Posted on 08/30/2011 2:50:21 PM PDT by flowerplough
Q:Usually when people talk about college binge drinking they use terms like, "epidemic" or "plague." But you don't write about it in such a negative way. Why?
A:The history of alcohol research is the history of pathology. There's a lot of focus on addiction, and the ways in which alcohol destroys lives and destroys families, and in [the] college drinking world in particular, there are these long lists and inventories of all its harms. That's important because some bad things do happen, but what past researchers have missed is why it's fun. I asked that question of my informants, and I could tell it was the first time that anybody asked them that -- "Did you have fun?" "Yeah, of course I had fun." OK, so, what was fun about it? What are the payoffs? ...

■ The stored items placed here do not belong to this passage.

[src/pkg/mask_gating_defines.svh]
`ifndef MASK_GATING_DEFINES_SVH
`define MASK_GATING_DEFINES_SVH
// ----------------------------------------
// register map
// ----------------------------------------
`define MG_ADDR_W 4
`define MG_CTRL_ADDR 4'h0
`define MG_STAT_ADDR 4'h1
`define MG_CTRL_RESET 16'h0000
`define MG_CTRL_WMASK 16'hBFFF
`define MG_RDATA_IDLE 16'h0000
`define MG_STAT_PAD 12'h000
// ----------------------------------------
// field positions
// ----------------------------------------
`define MG_LEVEL_BIT 15
`define MG_OR_C_T 13
`define MG_OR_C_N 12
`define MG_OR_B_T 11
`define MG_OR_B_N 10
`define MG_OR_A_T 9
`define MG_OR_A_N 8
`define MG_AND_N_TO_OR 7
`define MG_AND_T_TO_OR 6
`define MG_AND_C_T 5
`define MG_AND_C_N 4
`define MG_AND_B_T 3
`define MG_AND_B_N 2
`define MG_AND_A_T 1
`define MG_AND_A_N 0
`endif

[src/pkg/mask_gating_pkg.sv]
package mask_gating_pkg;
    // ----------------------------------------
    // types
    // ----------------------------------------
    typedef logic [15:0] ctrl_word_t;
    typedef logic [2:0] src_vec_t;
endpackage

[src/core/gate_term.sv]
`timescale 1ns/1ns
`default_nettype none
// ----------------------------------------
// one gate: sources in true or inverted form
// ----------------------------------------
module gate_term #(
    parameter int N = 3,
    parameter bit IS_AND = 1'b1
) (
    // sources and enables
    input wire logic [N-1:0] src_in,
    input wire logic [N-1:0] true_en_in,
    input wire logic [N-1:0] inv_en_in,
    // result
    output logic result_out,
    output logic active_out
);
    // a gate needs at least one source
    if (N < 1) begin : g_bad_n
        $error("gate_term needs at least one source");
    end
    // each enabled term of a source
    wire [N-1:0] t_term = src_in & true_en_in;
    wire [N-1:0] n_term = ~src_in & inv_en_in;
    wire [N-1:0] t_ok = src_in | ~true_en_in;
    wire [N-1:0] n_ok = ~src_in | ~inv_en_in;
    // gate with nothing connected is inactive
    assign active_out = |(true_en_in | inv_en_in);
    assign result_out = IS_AND ? (active_out & (&t_ok) & (&n_ok))
                               : (|t_term) | (|n_term);
endmodule
`default_nettype wire

[src/core/comparator_mask_gating.sv]
`timescale 1ns/1ns
`default_nettype none
`include "mask_gating_defines.svh"
module comparator_mask_gating (
    // clock and reset
    input wire logic clk_in,
    input wire logic rst_b_in,
    // register port
    input wire logic [`MG_ADDR_W-1:0] addr_in,
    input wire mask_gating_pkg::ctrl_word_t wdata_in,
    input wire logic wr_in,
    input wire logic rd_in,
    output mask_gating_pkg::ctrl_word_t rdata_out,
    // mask sources: bit 0 a, bit 1 b, bit 2 c
    input wire mask_gating_pkg::src_vec_t mask_source_in,
    // comparator path
    input wire logic cmp_in,
    output logic cmp_out,
    output logic blank_out
);
    import mask_gating_pkg::*;
    // ----------------------------------------
    // control register
    // ----------------------------------------
    ctrl_word_t ctrl_r; // mask gating control
    ctrl_word_t ctrl_nxt;
    ctrl_word_t rdata_r;
    ctrl_word_t rdata_nxt;
    // write strobe aimed at the control word
    wire wr_ctrl = wr_in && (addr_in == `MG_CTRL_ADDR);
    // bit 14 never stored
    assign ctrl_nxt = wr_ctrl ? (wdata_in & `MG_CTRL_WMASK) : ctrl_r;
    // named fields
    wire blank_level_select = ctrl_r[`MG_LEVEL_BIT];
    wire or_in_c_true_en = ctrl_r[`MG_OR_C_T];
    wire or_in_c_inv_en = ctrl_r[`MG_OR_C_N];
    wire or_in_b_true_en = ctrl_r[`MG_OR_B_T];
    wire or_in_b_inv_en = ctrl_r[`MG_OR_B_N];
    wire or_in_a_true_en = ctrl_r[`MG_OR_A_T];
    wire or_in_a_inv_en = ctrl_r[`MG_OR_A_N];
    wire and_result_inv_to_or = ctrl_r[`MG_AND_N_TO_OR];
    wire and_result_true_to_or = ctrl_r[`MG_AND_T_TO_OR];
    wire and_in_c_true_en = ctrl_r[`MG_AND_C_T];
    wire and_in_c_inv_en = ctrl_r[`MG_AND_C_N];
    wire and_in_b_true_en = ctrl_r[`MG_AND_B_T];
    wire and_in_b_inv_en = ctrl_r[`MG_AND_B_N];
    wire and_in_a_true_en = ctrl_r[`MG_AND_A_T];
    wire and_in_a_inv_en = ctrl_r[`MG_AND_A_N];
    // ----------------------------------------
    // and gate
    // ----------------------------------------
    wire and_gate_result;
    wire and_active;
    wire [2:0] and_t_en = {and_in_c_true_en, and_in_b_true_en, and_in_a_true_en};
    wire [2:0] and_n_en = {and_in_c_inv_en, and_in_b_inv_en, and_in_a_inv_en};
    // and gate over the three sources
    gate_term #(.N(3), .IS_AND(1'b1)) u_and (
        .src_in(mask_source_in),
        .true_en_in(and_t_en),
        .inv_en_in(and_n_en),
        .result_out(and_gate_result),
        .active_out(and_active)
    );
    // ----------------------------------------
    // or gate: three sources plus and result
    // ----------------------------------------
    wire or_result;
    wire [3:0] or_src = {and_gate_result, mask_source_in};
    wire [3:0] or_t_en = {and_result_true_to_or, or_in_c_true_en,
                          or_in_b_true_en, or_in_a_true_en};
    wire [3:0] or_n_en = {and_result_inv_to_or, or_in_c_inv_en,
                          or_in_b_inv_en, or_in_a_inv_en};
    // or gate over the sources and the and result
    gate_term #(.N(4), .IS_AND(1'b0)) u_or (
        .src_in(or_src),
        .true_en_in(or_t_en),
        .inv_en_in(or_n_en),
        .result_out(or_result),
        .active_out()
    );
    // ----------------------------------------
    // blanking of comparator signal
    // ----------------------------------------
    // level 1 blocks asserted-low, level 0 blocks asserted-high
    wire cmp_asserted = blank_level_select ? ~cmp_in : cmp_in;
    // or result is the blanking qualifier
    assign blank_out = or_result;
    // forced to the deasserted level, which equals the select bit
    assign cmp_out = (or_result && cmp_asserted) ? blank_level_select
                                                 : cmp_in;
    // ----------------------------------------
    // read path
    // ----------------------------------------
    // status: pad, blanked output, blank, and gate active, and result
    wire [15:0] stat_word = {`MG_STAT_PAD, cmp_out, or_result, and_active, and_gate_result};
    // read data are zero except in the cycle after a read strobe
    assign rdata_nxt = !rd_in ? `MG_RDATA_IDLE :
                       (addr_in == `MG_CTRL_ADDR) ? ctrl_r :
                       (addr_in == `MG_STAT_ADDR) ? stat_word : `MG_RDATA_IDLE;
    // ----------------------------------------
    // registers
    // ----------------------------------------
    // control word and registered read data
    always_ff @(posedge clk_in or negedge rst_b_in) begin
        if (!rst_b_in) begin
            ctrl_r <= `MG_CTRL_RESET;
            rdata_r <= `MG_RDATA_IDLE;
        end else begin
            ctrl_r <= ctrl_nxt;
            rdata_r <= rdata_nxt;
        end
    end
    assign rdata_out = rdata_r;
    // ----------------------------------------
    // assertions
    // ----------------------------------------
    // unimplemented bit 14 never reads as one
    property p_bit14_zero;
        @(posedge clk_in) disable iff (!rst_b_in)
        $past(rd_in) |-> rdata_out[14] == 1'b0;
    endproperty
    a_bit14_zero: assert property (p_bit14_zero) else $error("bit 14 read nonzero");
    // a write read straight back returns the masked word
    property p_write_reads_back;
        @(posedge clk_in) disable iff (!rst_b_in)
        (wr_in && addr_in == `MG_CTRL_ADDR) ##1 (rd_in && addr_in == `MG_CTRL_ADDR)
            |=> rdata_out == ($past(wdata_in, 2) & `MG_CTRL_WMASK);
    endproperty
    a_write_reads_back: assert property (p_write_reads_back) else $error("readback mismatch");
    // nothing connected: no blanking, the signal passes
    property p_no_blank_idle;
        @(posedge clk_in) disable iff (!rst_b_in)
        (ctrl_r[13:0] == 14'h0000) |-> (!blank_out && cmp_out == cmp_in);
    endproperty
    a_no_blank_idle: assert property (p_no_blank_idle) else $error("blank with no enables");
    // true c on the or gate blanks
    property p_or_c_true;
        @(posedge clk_in) disable iff (!rst_b_in)
        (or_in_c_true_en && mask_source_in[2]) |-> blank_out;
    endproperty
    a_or_c_true: assert property (p_or_c_true) else $error("c true missed");
    // inverted c on the or gate blanks
    property p_or_c_inv;
        @(posedge clk_in) disable iff (!rst_b_in)
        (or_in_c_inv_en && !mask_source_in[2]) |-> blank_out;
    endproperty
    a_or_c_inv: assert property (p_or_c_inv) else $error("c inv missed");
    // b on the or gate in either form
    property p_or_b;
        @(posedge clk_in) disable iff (!rst_b_in)
        ((or_in_b_true_en && mask_source_in[1]) || (or_in_b_inv_en && !mask_source_in[1]))
            |-> blank_out;
    endproperty
    a_or_b: assert property (p_or_b) else $error("b to or missed");
    // a on the or gate in either form
    property p_or_a;
        @(posedge clk_in) disable iff (!rst_b_in)
        ((or_in_a_true_en && mask_source_in[0]) || (or_in_a_inv_en && !mask_source_in[0]))
            |-> blank_out;
    endproperty
    a_or_a: assert property (p_or_a) else $error("a to or missed");
    // and result on the or gate in either form
    property p_and_to_or;
        @(posedge clk_in) disable iff (!rst_b_in)
        ((and_result_true_to_or && and_gate_result) ||
         (and_result_inv_to_or && !and_gate_result)) |-> blank_out;
    endproperty
    a_and_to_or: assert property (p_and_to_or) else $error("and result missed");
    // c alone in true form on the and gate
    property p_and_c_only;
        @(posedge clk_in) disable iff (!rst_b_in)
        (ctrl_r[5:0] == 6'h20) |-> and_gate_result == mask_source_in[2];
    endproperty
    a_and_c_only: assert property (p_and_c_only) else $error("and c true wrong");
    // inverted c with true b on the and gate
    property p_and_cn_b;
        @(posedge clk_in) disable iff (!rst_b_in)
        (ctrl_r[5:0] == 6'h18) |-> and_gate_result == (!mask_source_in[2] && mask_source_in[1]);
    endproperty
    a_and_cn_b: assert property (p_and_cn_b) else $error("and c inv or b wrong");
    // a blanked signal is held at the deasserted level
    property p_blank_holds;
        @(posedge clk_in) disable iff (!rst_b_in)
        (blank_out && (blank_level_select ? !cmp_in : cmp_in)) |-> cmp_out == blank_level_select;
    endproperty
    a_blank_holds: assert property (p_blank_holds) else $error("asserted level leaked");
    // an unblanked signal passes untouched
    property p_pass_through;
        @(posedge clk_in) disable iff (!rst_b_in)
        !blank_out |-> cmp_out == cmp_in;
    endproperty
    a_pass_through: assert property (p_pass_through) else $error("unblanked signal altered");
    // read data fall back to zero outside the read cycle
    property p_rdata_idle;
        @(posedge clk_in) disable iff (!rst_b_in)
        !$past(rd_in) |-> rdata_out == `MG_RDATA_IDLE;
    endproperty
    a_rdata_idle: assert property (p_rdata_idle) else $error("read data not idle");
    // control word read back one cycle after the strobe
    property p_ctrl_readback;
        @(posedge clk_in) disable iff (!rst_b_in)
        (rd_in && addr_in == `MG_CTRL_ADDR) |=> rdata_out == $past(ctrl_r);
    endproperty
    a_ctrl_readback: assert property (p_ctrl_readback) else $error("ctrl readback");
    // status word read back one cycle after the strobe
    property p_stat_readback;
        @(posedge clk_in) disable iff (!rst_b_in)
        (rd_in && addr_in == `MG_STAT_ADDR) |=>
            rdata_out == {`MG_STAT_PAD, $past(cmp_out), $past(blank_out),
                          $past(and_active), $past(and_gate_result)};
    endproperty
    a_stat_readback: assert property (p_stat_readback) else $error("status readback");
    // reads of unmapped places return zero
    property p_unmapped_zero;
        @(posedge clk_in) disable iff (!rst_b_in)
        (rd_in && addr_in != `MG_CTRL_ADDR && addr_in != `MG_STAT_ADDR)
            |=> rdata_out == `MG_RDATA_IDLE;
    endproperty
    a_unmapped_zero: assert property (p_unmapped_zero) else $error("unmapped read");
    // a control write lands with bit 14 dropped
    property p_write_lands;
        @(posedge clk_in) disable iff (!rst_b_in)
        (wr_in && addr_in == `MG_CTRL_ADDR) |=> ctrl_r == ($past(wdata_in) & `MG_CTRL_WMASK);
    endproperty
    a_write_lands: assert property (p_write_lands) else $error("write lost");
    // anything but a control write leaves the word alone
    property p_ctrl_holds;
        @(posedge clk_in) disable iff (!rst_b_in)
        !(wr_in && addr_in == `MG_CTRL_ADDR) |=> ctrl_r == $past(ctrl_r);
    endproperty
    a_ctrl_holds: assert property (p_ctrl_holds) else $error("control word changed");
    // an or gate with nothing connected never blanks
    property p_or_inactive;
        @(posedge clk_in) disable iff (!rst_b_in)
        (ctrl_r[`MG_OR_C_T:`MG_AND_T_TO_OR] == '0) |-> !blank_out;
    endproperty
    a_or_inactive: assert property (p_or_inactive) else $error("idle or gate blanks");
    // an and gate with nothing connected stays low
    property p_and_inactive;
        @(posedge clk_in) disable iff (!rst_b_in)
        (ctrl_r[`MG_AND_C_T:`MG_AND_A_N] == '0) |-> (!and_gate_result && !and_active);
    endproperty
    a_and_inactive: assert property (p_and_inactive) else $error("idle and gate high");
    // source b wanted both true and inverted never satisfies the and
    property p_and_contra;
        @(posedge clk_in) disable iff (!rst_b_in)
        (and_in_b_true_en && and_in_b_inv_en) |-> !and_gate_result;
    endproperty
    a_and_contra: assert property (p_and_contra) else $error("contradiction passed");
    // b alone in true form on the and gate
    property p_and_b_true;
        @(posedge clk_in) disable iff (!rst_b_in)
        (ctrl_r[5:0] == 6'h08) |-> and_gate_result == mask_source_in[1];
    endproperty
    a_and_b_true: assert property (p_and_b_true) else $error("and b true wrong");
    // b alone in inverted form on the and gate
    property p_and_b_inv;
        @(posedge clk_in) disable iff (!rst_b_in)
        (ctrl_r[5:0] == 6'h04) |-> and_gate_result == !mask_source_in[1];
    endproperty
    a_and_b_inv: assert property (p_and_b_inv) else $error("and b inv wrong");
    // a alone in true form on the and gate
    property p_and_a_true;
        @(posedge clk_in) disable iff (!rst_b_in)
        (ctrl_r[5:0] == 6'h02) |-> and_gate_result == mask_source_in[0];
    endproperty
    a_and_a_true: assert property (p_and_a_true) else $error("and a true wrong");
    // a alone in inverted form on the and gate
    property p_and_a_inv;
        @(posedge clk_in) disable iff (!rst_b_in)
        (ctrl_r[5:0] == 6'h01) |-> and_gate_result == !mask_source_in[0];
    endproperty
    a_and_a_inv: assert property (p_and_a_inv) else $error("and a inv wrong");
    // c alone in inverted form on the and gate
    property p_and_c_inv;
        @(posedge clk_in) disable iff (!rst_b_in)
        (ctrl_r[5:0] == 6'h10) |-> and_gate_result == !mask_source_in[2];
    endproperty
    a_and_c_inv: assert property (p_and_c_inv) else $error("and c inv wrong");
    // a comparator signal at the deasserted level always passes
    property p_deasserted_passes;
        @(posedge clk_in) disable iff (!rst_b_in)
        (blank_level_select ? cmp_in : !cmp_in) |-> cmp_out == cmp_in;
    endproperty
    a_deasserted_passes: assert property (p_deasserted_passes)
        else $error("idle level altered");
    // blanking only while some connected term is high
    property p_blank_needs_term;
        @(posedge clk_in) disable iff (!rst_b_in)
        blank_out |-> ((or_in_a_true_en && mask_source_in[0]) ||
                       (or_in_a_inv_en && !mask_source_in[0]) ||
                       (or_in_b_true_en && mask_source_in[1]) ||
                       (or_in_b_inv_en && !mask_source_in[1]) ||
                       (or_in_c_true_en && mask_source_in[2]) ||
                       (or_in_c_inv_en && !mask_source_in[2]) ||
                       (and_result_true_to_or && and_gate_result) ||
                       (and_result_inv_to_or && !and_gate_result));
    endproperty
    a_blank_needs_term: assert property (p_blank_needs_term)
        else $error("blank with no term");
    // main scenarios
    c_blank_high: cover property (@(posedge clk_in) blank_out && cmp_in && !blank_level_select);
    c_blank_low: cover property (@(posedge clk_in) blank_out && !cmp_in && blank_level_select);
    c_and_path: cover property (@(posedge clk_in) and_result_true_to_or && and_gate_result);
    c_and_inv_path: cover property (@(posedge clk_in) and_result_inv_to_or && !and_gate_result);
    c_stat_read: cover property (@(posedge clk_in) rd_in && addr_in == `MG_STAT_ADDR);
endmodule
`default_nettype wire

[config.mk]
export PLATFORM = sky130hd
export DESIGN_NAME = comparator_mask_gating
export DESIGN_NICKNAME = d
export VERILOG_FILES = /design/src/pkg/mask_gating_pkg.sv /design/src/core/gate_term.sv /design/src/core/comparator_mask_gating.sv
export VERILOG_INCLUDE_DIRS = /design/src /design/src/pkg
export SDC_FILE = /design/constraint.sdc
export NUM_CORES = 1
export LEC_CHECK = 0
export ABC_AREA = 0
export BUFFER_PORTS_ARGS = -buffer_cell sky130_fd_sc_hd__buf_4
export CELL_PAD_IN_SITES_DETAIL_PLACEMENT = 0
export CELL_PAD_IN_SITES_GLOBAL_PLACEMENT = 1
export CORE_AREA = 8 8 65 67
export DETAILED_ROUTE_END_ITERATION = 8
export DIE_AREA = 0 0 73 75
export GPL_ROUTABILITY_DRIVEN = 1
export HOLD_SLACK_MARGIN = 0.08
export PLACE_DENSITY = 0.88
export SYNTH_ARGS = -nofsm -noshare
export SYNTH_HDL_FRONTEND = slang
export SYNTH_SLANG_ARGS = --single-unit
[constraint.sdc]
create_clock -name clk_in -period 3.83 [get_ports clk_in]
set_clock_uncertainty 0.1 [all_clocks]
set_input_delay 0.9575 -clock clk_in [delete_from_list [all_inputs] [get_ports clk_in]]
set_output_delay 0.9575 -clock clk_in [all_outputs]
set_load 0.005 [all_outputs]
==> flow_metrics.env <==
export IMPL_yosysSeqAreaShare_pct=60.67
export IMPL_post_place_ws_ns=0.4841
export IMPL_crit_chain="buf_4 > mux2i_1 > and4_4 > mux2i_4 > mux2_4 > buf_4"
export IMPL_synth_top_area_share_pct=60.67
export IMPL_final_nets=161
export IMPL_grt_pass1_vias=922
export IMPL_syn_area_um2=1237
export IMPL_yosysMostFrequentCell="dfrtp_1"
export IMPL_met3_length_um=245
export IMPL_cp_required_ns=2.77
export IMPL_num_rows=21
export IMPL_dr_total_vias=849
export IMPL_grt_pass1_wl_um=4250
export IMPL_grt_usage_pct=10.49
export IMPL_start_util_pct=38.29
export IMPL_areaGrowthSynthToFinish_pct=34.28
export IMPL_min_period_ns=3.330
export IMPL_powerDensity_nw_per_um2=431.2
export IMPL_hold_slack_ns=0.4113
export IMPL_switching_share_pct=26.27
export IMPL_grt_overflow_total=0
export IMPL_drt_met1_wl_um=978
export IMPL_fin_area_um2=1662
export IMPL_dp_cells=172
export IMPL_drt_pass1_iter_count=4
export IMPL_synth_xor_area_share_pct=0
export IMPL_clock_power_share_pct=26.7
export IMPL_synth_top_cell_by_area="dfrtp_1"
export IMPL_cp_start_kind="primary input"
export IMPL_die_height_um=75
export IMPL_ys_ff_latch=30
export IMPL_seq_power_share_pct=54.5
export IMPL_antenna_found_initial=0
export IMPL_dieWidth_um=73
export IMPL_syn_avg_cell_area_um2=14.39
export IMPL_ys_warn_count=0
export IMPL_cts_tree="built"
export IMPL_status="complete, no violations"
export IMPL_wl_met2_um=1325
export IMPL_ioPinCount=46
export IMPL_synth_compound_area_share_pct=3.337
export IMPL_dp_hpwl_um=2054
export IMPL_clk_pin_slew_ns=0.08
export IMPL_fillers=312
export IMPL_place_congestion=0.7153
export IMPL_synth_edf_count=0
export IMPL_final_setup_viol_count=0
export IMPL_numCtsBuffers=5
export IMPL_setup_tns_ns=0
export IMPL_synth_cell_types=21
export IMPL_combPwrFrac_pct=18.8
export IMPL_drive_gt1_share_pct=40.30
export IMPL_crit_path_frequent_cell="buf_4"
export IMPL_rsz0062_at_grt="false"
export IMPL_worstSetupPathType="in2out"
export IMPL_diodes=0
export IMPL_synth_top_family_by_area="multiplexers"
export IMPL_ys_flop_type="dfrtp_1"
export IMPL_die_area_um2=5475
export IMPL_synth_fa_ha_area_share_pct=0
export IMPL_peakVddDrop_mv=0.1438
export IMPL_htreeDepth=2
export IMPL_async_flop_share_pct=100.0
export IMPL_worst_pin_slew_ns=0.8521
export IMPL_clkLatencyLatePin_ns=0.32
export IMPL_synth_nets=114
export IMPL_p_int_uw=528.3
export IMPL_portBuffers=43
export IMPL_drc=0
export IMPL_synth_simple_gate_area_share_pct=11.93
export IMPL_synth_area_leaders="dfrtp_1 (61%), mux2_1 (15%), and2_1 (5.6%)"
export IMPL_cp_top_family="multiplexers"
export IMPL_top_layer="met4"
export IMPL_grt_max_degree=31
export IMPL_postRouteAntennaNets=0
export IMPL_routed_via_density=4.717
export IMPL_cp_buffers_inverters=2
export IMPL_cts_hold_buffers=0
export IMPL_slowest_delay_ns=0.32
export IMPL_muxShareOfSynthArea_pct=22.45
export IMPL_placed_area_um2=1602
export IMPL_synth_cells=86
export IMPL_cap_violations=0
export IMPL_hold_viol_final=0
export IMPL_wl_per_cell_um=14.57
export IMPL_drt_total_wl_um=2622
export IMPL_drt_initial_drc_count=55
export IMPL_power_leakage_nw=0.8372
export IMPL_period_share_pct=86.95
export IMPL_cts_sinks=30
export IMPL_cts_setup_buffers=0
export IMPL_synth_common_cells="dfrtp_1 (30), mux2_1 (16), and2_1 (11)"
export IMPL_min_path_type="reg2reg"
export IMPL_ctsRootBufferMaster="clkbuf_4"
export IMPL_finalMaxSlewViolations=0
export IMPL_p_switching_uw=188.2
export IMPL_setup_ws_ns=0.4998
export IMPL_max_slew_margin_pct=43.07
export IMPL_cts_path_max_buffers=2
export IMPL_core_area_um2=3232
export IMPL_post_cts_resized=0
export IMPL_max_freq_ghz=0.3003
export IMPL_path_max_fanout=4
export IMPL_end_kind="output port"
export IMPL_instances_no_fill=180
export IMPL_cpMaxStageDelayCell="mux2_4"
export IMPL_critPathArrivalTime_ns=2.27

Q:College has been associated with binge drinking for a very long time, especially if you think about its portrayals in popular culture. Where does this come from?
A:There's been this social construction of college as a place for heavy drinking, partly thanks to Hollywood depictions. I grew up in the '70s and our major exposure to college was "Animal House" and movies that were all about getting hammered. And then a lot of us are introduced to college through siblings and parents, and people who go to college have a ton of stories about drinking.
But a lot of it has to do with the structural position that these young people are in. They're 18- to 22-year-olds. They're away from the supervision of their parents, many of them for the first time, and that's an important time in life to search for identity. And for my informants alcohol was a vehicle for hooking up and meeting people and having romantic and sexual interactions...
(Excerpt) Read more at salon.com ...
sure, make an example
enforce the law, what is it for?
No wonder we let illegals in, the law doesn’t matter
can we ignore laws on murder and rape too? well, if they’re drunk in college we do I guess.
I’m of two minds about drinking to excess. The first is of the wry observation that “If it were not for alcohol, the human species would have long ago died out.”
But, more practically speaking, it is vital to keep people under the age of about 21 away from addictive substances of all kinds. This is because, until that age, the brain is not fully grown, and can be altered by the introduction of addictive substances to both be more susceptible to addiction, and to be less able to break out of addiction.
After the age of around 21, it is much harder to become addicted, and even if you do, it is much easier to break that addiction.
Alcohol is particularly bad, because it can cause damage throughout the body, in the short, medium, and long term. It can also exacerbate other medical conditions and contribute to mental illness.
Because it prepares them to be great leaders like their socialist, bipartisan parents.
The campus cops and city policemen do nothing but look for drunk students in order to ticket them and make money for lawyers and headaches for students and parents. My friend’s daughter got arrested while walking around intoxicated at UGA. Someone’s making a fortune off the drinking age being 21.